PROBLEM TO SOLVE: Somewhere below is a line with "## critical path, stage" and, later, a line with "rdata_out: 8"; repeat those two lines and all the lines between them, exactly as they are.

MATERIAL SUPPLIED:
- - - -

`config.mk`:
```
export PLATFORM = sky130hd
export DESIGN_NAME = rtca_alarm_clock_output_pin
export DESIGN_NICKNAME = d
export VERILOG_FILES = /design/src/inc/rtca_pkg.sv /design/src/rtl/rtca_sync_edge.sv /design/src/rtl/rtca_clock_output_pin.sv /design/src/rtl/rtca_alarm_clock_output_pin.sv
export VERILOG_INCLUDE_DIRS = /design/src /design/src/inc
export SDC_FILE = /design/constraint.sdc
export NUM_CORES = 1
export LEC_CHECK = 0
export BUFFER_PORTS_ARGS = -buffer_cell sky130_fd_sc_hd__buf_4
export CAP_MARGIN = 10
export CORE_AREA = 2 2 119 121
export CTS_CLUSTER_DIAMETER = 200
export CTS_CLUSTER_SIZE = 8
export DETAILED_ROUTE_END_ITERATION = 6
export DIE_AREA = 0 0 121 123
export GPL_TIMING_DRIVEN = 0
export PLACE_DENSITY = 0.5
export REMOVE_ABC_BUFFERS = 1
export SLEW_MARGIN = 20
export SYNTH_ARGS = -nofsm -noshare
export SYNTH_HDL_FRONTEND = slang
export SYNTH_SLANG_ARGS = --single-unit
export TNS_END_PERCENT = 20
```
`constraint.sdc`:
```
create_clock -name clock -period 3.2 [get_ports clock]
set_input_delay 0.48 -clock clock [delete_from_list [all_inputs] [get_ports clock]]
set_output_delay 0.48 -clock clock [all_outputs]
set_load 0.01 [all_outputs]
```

- - - -

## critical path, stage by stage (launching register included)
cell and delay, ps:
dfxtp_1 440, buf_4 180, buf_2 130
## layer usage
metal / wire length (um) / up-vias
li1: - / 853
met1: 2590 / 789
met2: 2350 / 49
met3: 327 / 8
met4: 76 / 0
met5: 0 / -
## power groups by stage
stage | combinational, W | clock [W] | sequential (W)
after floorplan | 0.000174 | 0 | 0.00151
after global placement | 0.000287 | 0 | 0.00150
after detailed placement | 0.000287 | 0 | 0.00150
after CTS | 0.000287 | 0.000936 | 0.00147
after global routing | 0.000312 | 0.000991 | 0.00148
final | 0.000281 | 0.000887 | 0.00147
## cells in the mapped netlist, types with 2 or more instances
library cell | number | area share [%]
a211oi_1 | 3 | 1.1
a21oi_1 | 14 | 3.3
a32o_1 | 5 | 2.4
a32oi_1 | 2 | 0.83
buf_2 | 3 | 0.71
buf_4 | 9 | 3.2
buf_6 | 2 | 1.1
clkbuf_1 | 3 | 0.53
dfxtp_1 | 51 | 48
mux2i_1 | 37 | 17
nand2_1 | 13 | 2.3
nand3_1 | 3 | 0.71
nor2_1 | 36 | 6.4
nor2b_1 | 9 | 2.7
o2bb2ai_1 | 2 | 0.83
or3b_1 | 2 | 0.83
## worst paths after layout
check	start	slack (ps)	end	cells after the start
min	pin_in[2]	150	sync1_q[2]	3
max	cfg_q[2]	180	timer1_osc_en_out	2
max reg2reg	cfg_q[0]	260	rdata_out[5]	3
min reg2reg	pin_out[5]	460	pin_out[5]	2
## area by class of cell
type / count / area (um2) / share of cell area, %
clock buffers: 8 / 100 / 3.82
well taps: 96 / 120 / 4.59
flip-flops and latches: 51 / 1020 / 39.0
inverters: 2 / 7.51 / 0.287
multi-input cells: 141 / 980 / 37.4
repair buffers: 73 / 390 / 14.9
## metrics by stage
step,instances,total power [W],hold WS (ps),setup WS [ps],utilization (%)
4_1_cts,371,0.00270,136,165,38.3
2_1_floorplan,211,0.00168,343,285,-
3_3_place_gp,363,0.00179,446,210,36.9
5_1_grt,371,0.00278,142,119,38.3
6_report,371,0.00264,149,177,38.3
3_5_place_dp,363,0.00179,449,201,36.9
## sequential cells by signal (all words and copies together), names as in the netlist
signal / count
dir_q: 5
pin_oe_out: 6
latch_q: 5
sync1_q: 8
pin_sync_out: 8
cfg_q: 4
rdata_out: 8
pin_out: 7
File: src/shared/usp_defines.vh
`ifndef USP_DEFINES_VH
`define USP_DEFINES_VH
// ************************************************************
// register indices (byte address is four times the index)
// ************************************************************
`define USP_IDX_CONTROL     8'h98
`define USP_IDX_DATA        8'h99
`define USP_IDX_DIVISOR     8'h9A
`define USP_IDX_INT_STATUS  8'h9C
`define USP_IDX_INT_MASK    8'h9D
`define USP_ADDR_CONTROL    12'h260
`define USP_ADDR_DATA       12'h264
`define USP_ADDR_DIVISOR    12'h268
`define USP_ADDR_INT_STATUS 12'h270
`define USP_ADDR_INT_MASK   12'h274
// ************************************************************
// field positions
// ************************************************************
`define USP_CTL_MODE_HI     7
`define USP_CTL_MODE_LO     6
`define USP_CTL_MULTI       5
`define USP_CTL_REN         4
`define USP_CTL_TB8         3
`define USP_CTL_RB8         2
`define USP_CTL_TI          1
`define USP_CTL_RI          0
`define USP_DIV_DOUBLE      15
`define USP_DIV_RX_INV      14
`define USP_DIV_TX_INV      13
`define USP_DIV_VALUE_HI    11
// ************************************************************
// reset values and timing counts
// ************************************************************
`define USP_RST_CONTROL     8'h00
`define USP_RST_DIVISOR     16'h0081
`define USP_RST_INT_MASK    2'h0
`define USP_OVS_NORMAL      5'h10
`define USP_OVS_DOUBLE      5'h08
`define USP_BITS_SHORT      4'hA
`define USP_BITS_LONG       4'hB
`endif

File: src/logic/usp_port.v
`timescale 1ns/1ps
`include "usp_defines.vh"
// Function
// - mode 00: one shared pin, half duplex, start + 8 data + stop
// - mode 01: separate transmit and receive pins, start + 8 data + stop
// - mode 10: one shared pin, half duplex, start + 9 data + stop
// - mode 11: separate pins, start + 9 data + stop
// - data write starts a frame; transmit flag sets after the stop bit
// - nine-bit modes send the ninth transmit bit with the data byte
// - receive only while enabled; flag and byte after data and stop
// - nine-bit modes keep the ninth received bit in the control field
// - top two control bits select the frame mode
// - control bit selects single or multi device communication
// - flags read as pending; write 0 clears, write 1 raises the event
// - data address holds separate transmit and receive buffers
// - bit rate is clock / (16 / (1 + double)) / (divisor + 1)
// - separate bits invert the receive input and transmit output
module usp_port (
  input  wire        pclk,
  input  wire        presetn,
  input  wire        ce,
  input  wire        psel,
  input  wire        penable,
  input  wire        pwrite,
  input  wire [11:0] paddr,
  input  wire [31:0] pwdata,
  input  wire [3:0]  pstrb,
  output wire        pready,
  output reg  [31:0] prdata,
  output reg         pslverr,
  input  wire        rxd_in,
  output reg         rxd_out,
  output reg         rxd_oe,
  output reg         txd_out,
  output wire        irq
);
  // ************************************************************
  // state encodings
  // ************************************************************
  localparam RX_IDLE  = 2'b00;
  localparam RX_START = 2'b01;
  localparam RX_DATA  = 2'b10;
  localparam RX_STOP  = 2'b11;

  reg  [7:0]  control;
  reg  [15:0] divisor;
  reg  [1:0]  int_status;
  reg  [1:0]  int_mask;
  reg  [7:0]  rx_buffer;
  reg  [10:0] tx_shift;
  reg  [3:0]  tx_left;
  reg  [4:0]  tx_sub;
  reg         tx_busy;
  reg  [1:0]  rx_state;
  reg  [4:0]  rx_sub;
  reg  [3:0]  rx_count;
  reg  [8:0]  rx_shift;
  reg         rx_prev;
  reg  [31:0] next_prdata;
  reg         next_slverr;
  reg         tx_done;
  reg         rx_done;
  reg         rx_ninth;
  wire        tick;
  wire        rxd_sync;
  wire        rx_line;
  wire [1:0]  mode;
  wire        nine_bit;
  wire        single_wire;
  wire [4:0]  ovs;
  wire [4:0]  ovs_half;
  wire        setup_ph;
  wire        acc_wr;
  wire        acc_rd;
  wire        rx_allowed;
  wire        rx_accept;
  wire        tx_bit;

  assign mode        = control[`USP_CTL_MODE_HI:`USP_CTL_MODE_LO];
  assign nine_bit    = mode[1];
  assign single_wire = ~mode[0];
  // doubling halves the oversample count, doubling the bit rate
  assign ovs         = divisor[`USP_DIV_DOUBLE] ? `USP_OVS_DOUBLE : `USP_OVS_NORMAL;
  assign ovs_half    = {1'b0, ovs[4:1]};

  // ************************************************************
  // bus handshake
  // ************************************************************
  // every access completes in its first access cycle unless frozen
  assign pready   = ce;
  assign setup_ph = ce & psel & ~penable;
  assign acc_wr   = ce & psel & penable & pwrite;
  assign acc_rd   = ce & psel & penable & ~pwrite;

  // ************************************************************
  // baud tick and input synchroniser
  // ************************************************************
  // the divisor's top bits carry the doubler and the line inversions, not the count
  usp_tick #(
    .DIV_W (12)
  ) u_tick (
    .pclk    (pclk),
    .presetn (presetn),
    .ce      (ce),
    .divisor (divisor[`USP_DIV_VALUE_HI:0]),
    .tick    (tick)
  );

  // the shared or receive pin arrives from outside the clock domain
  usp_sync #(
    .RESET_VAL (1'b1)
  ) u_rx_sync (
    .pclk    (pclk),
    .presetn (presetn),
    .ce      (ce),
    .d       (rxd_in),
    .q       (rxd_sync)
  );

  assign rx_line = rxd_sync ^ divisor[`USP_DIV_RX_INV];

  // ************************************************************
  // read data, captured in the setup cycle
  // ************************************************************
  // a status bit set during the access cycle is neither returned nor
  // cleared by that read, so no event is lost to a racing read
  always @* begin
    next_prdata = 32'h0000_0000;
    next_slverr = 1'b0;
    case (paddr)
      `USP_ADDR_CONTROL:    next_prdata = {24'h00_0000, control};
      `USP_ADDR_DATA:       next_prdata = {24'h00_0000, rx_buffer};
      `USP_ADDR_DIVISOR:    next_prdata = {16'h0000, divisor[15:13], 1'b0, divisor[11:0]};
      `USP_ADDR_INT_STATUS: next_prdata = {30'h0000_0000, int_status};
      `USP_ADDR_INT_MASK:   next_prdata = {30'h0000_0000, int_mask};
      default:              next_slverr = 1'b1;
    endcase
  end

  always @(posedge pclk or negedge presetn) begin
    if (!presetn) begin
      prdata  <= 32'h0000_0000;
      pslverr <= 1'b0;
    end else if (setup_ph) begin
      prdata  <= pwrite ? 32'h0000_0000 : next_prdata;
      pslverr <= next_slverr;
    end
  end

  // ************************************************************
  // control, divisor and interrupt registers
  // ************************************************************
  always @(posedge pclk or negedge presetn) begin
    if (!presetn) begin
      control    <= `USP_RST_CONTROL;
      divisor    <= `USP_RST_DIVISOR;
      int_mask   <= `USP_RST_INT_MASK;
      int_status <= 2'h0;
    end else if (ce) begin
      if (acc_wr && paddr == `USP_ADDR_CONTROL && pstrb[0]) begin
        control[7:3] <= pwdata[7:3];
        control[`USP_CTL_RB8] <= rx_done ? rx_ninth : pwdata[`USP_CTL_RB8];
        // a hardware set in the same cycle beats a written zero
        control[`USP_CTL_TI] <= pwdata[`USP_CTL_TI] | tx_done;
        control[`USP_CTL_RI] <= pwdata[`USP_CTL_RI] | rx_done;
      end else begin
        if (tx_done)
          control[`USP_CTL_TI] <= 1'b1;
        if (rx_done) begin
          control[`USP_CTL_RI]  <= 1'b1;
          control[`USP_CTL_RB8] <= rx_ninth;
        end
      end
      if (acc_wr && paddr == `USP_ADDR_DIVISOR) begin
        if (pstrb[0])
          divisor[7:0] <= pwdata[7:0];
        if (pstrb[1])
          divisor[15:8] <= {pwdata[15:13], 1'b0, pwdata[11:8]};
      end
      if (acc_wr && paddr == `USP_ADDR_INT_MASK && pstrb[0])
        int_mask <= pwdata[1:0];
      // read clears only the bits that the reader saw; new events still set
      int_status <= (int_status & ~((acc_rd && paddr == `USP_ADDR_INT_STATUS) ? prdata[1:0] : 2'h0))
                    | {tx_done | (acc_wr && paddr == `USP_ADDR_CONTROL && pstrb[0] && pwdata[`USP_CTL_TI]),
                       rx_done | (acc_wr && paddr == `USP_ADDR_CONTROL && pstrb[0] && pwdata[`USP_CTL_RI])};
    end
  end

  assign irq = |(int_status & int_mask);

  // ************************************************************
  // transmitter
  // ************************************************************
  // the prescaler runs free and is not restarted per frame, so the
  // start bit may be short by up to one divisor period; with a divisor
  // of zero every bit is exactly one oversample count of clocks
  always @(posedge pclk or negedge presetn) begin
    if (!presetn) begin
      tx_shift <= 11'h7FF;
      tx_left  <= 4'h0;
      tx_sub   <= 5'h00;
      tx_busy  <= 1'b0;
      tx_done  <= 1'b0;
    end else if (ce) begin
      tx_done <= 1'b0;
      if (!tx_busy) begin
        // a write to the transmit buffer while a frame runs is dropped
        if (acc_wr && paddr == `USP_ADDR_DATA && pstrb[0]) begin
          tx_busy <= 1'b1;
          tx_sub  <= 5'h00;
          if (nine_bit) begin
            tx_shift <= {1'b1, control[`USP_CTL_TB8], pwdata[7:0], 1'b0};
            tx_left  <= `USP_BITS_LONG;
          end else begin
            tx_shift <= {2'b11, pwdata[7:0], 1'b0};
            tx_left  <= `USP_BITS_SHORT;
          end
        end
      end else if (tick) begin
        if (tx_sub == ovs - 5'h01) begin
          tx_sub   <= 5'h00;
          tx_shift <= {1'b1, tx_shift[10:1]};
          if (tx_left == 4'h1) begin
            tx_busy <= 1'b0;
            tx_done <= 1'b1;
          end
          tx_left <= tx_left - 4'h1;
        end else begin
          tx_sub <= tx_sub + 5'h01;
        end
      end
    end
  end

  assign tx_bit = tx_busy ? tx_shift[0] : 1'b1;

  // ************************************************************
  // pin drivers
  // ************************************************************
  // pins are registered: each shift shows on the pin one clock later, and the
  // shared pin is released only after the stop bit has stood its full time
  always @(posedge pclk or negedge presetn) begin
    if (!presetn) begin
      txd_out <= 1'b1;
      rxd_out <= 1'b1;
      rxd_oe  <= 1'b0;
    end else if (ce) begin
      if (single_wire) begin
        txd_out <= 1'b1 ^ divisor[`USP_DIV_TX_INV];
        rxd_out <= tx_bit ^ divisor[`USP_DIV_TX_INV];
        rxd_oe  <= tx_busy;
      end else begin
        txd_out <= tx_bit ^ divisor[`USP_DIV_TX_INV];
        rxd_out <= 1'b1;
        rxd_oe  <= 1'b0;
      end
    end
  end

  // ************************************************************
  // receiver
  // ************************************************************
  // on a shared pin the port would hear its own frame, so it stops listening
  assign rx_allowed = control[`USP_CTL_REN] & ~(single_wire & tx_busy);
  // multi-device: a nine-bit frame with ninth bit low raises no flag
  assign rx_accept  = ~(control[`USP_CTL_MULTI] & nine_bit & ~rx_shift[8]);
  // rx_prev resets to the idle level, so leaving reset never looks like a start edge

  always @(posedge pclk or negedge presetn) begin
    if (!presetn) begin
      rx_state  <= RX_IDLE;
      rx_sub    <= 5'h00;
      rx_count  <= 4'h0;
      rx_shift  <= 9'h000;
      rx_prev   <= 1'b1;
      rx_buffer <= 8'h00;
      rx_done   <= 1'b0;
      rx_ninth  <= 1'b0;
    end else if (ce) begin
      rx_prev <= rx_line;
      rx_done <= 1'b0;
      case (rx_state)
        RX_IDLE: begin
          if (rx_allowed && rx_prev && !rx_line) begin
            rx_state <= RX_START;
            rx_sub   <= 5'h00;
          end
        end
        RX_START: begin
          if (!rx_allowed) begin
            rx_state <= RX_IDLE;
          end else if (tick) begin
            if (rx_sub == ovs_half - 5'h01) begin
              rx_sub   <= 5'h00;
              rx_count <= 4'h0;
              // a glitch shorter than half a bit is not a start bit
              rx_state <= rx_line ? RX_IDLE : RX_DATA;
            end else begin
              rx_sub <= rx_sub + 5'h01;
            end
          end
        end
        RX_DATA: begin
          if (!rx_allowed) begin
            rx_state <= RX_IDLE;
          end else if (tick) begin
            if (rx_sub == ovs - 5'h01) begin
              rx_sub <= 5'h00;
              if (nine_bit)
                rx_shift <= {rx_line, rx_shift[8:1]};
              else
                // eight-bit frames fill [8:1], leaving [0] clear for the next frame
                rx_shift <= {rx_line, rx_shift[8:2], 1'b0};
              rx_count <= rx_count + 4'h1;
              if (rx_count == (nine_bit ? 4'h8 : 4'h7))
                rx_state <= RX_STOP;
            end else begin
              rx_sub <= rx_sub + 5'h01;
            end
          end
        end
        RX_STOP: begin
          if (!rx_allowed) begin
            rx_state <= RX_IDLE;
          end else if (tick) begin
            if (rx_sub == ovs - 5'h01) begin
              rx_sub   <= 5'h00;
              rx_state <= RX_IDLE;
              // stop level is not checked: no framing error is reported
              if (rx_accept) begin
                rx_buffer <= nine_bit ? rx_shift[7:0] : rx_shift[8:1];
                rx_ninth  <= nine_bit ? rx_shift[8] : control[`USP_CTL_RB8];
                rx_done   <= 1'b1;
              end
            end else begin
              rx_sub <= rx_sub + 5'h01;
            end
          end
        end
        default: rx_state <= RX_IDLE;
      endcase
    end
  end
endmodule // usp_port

- - - -

EXERCISE OUTPUT:
## critical path, stage by stage (launching register included)
cell and delay, ps:
dfxtp_1 440, buf_4 180, buf_2 130
## layer usage
metal / wire length (um) / up-vias
li1: - / 853
met1: 2590 / 789
met2: 2350 / 49
met3: 327 / 8
met4: 76 / 0
met5: 0 / -
## power groups by stage
stage | combinational, W | clock [W] | sequential (W)
after floorplan | 0.000174 | 0 | 0.00151
after global placement | 0.000287 | 0 | 0.00150
after detailed placement | 0.000287 | 0 | 0.00150
after CTS | 0.000287 | 0.000936 | 0.00147
after global routing | 0.000312 | 0.000991 | 0.00148
final | 0.000281 | 0.000887 | 0.00147
## cells in the mapped netlist, types with 2 or more instances
library cell | number | area share [%]
a211oi_1 | 3 | 1.1
a21oi_1 | 14 | 3.3
a32o_1 | 5 | 2.4
a32oi_1 | 2 | 0.83
buf_2 | 3 | 0.71
buf_4 | 9 | 3.2
buf_6 | 2 | 1.1
clkbuf_1 | 3 | 0.53
dfxtp_1 | 51 | 48
mux2i_1 | 37 | 17
nand2_1 | 13 | 2.3
nand3_1 | 3 | 0.71
nor2_1 | 36 | 6.4
nor2b_1 | 9 | 2.7
o2bb2ai_1 | 2 | 0.83
or3b_1 | 2 | 0.83
## worst paths after layout
check	start	slack (ps)	end	cells after the start
min	pin_in[2]	150	sync1_q[2]	3
max	cfg_q[2]	180	timer1_osc_en_out	2
max reg2reg	cfg_q[0]	260	rdata_out[5]	3
min reg2reg	pin_out[5]	460	pin_out[5]	2
## area by class of cell
type / count / area (um2) / share of cell area, %
clock buffers: 8 / 100 / 3.82
well taps: 96 / 120 / 4.59
flip-flops and latches: 51 / 1020 / 39.0
inverters: 2 / 7.51 / 0.287
multi-input cells: 141 / 980 / 37.4
repair buffers: 73 / 390 / 14.9
## metrics by stage
step,instances,total power [W],hold WS (ps),setup WS [ps],utilization (%)
4_1_cts,371,0.00270,136,165,38.3
2_1_floorplan,211,0.00168,343,285,-
3_3_place_gp,363,0.00179,446,210,36.9
5_1_grt,371,0.00278,142,119,38.3
6_report,371,0.00264,149,177,38.3
3_5_place_dp,363,0.00179,449,201,36.9
## sequential cells by signal (all words and copies together), names as in the netlist
signal / count
dir_q: 5
pin_oe_out: 6
latch_q: 5
sync1_q: 8
pin_sync_out: 8
cfg_q: 4
rdata_out: 8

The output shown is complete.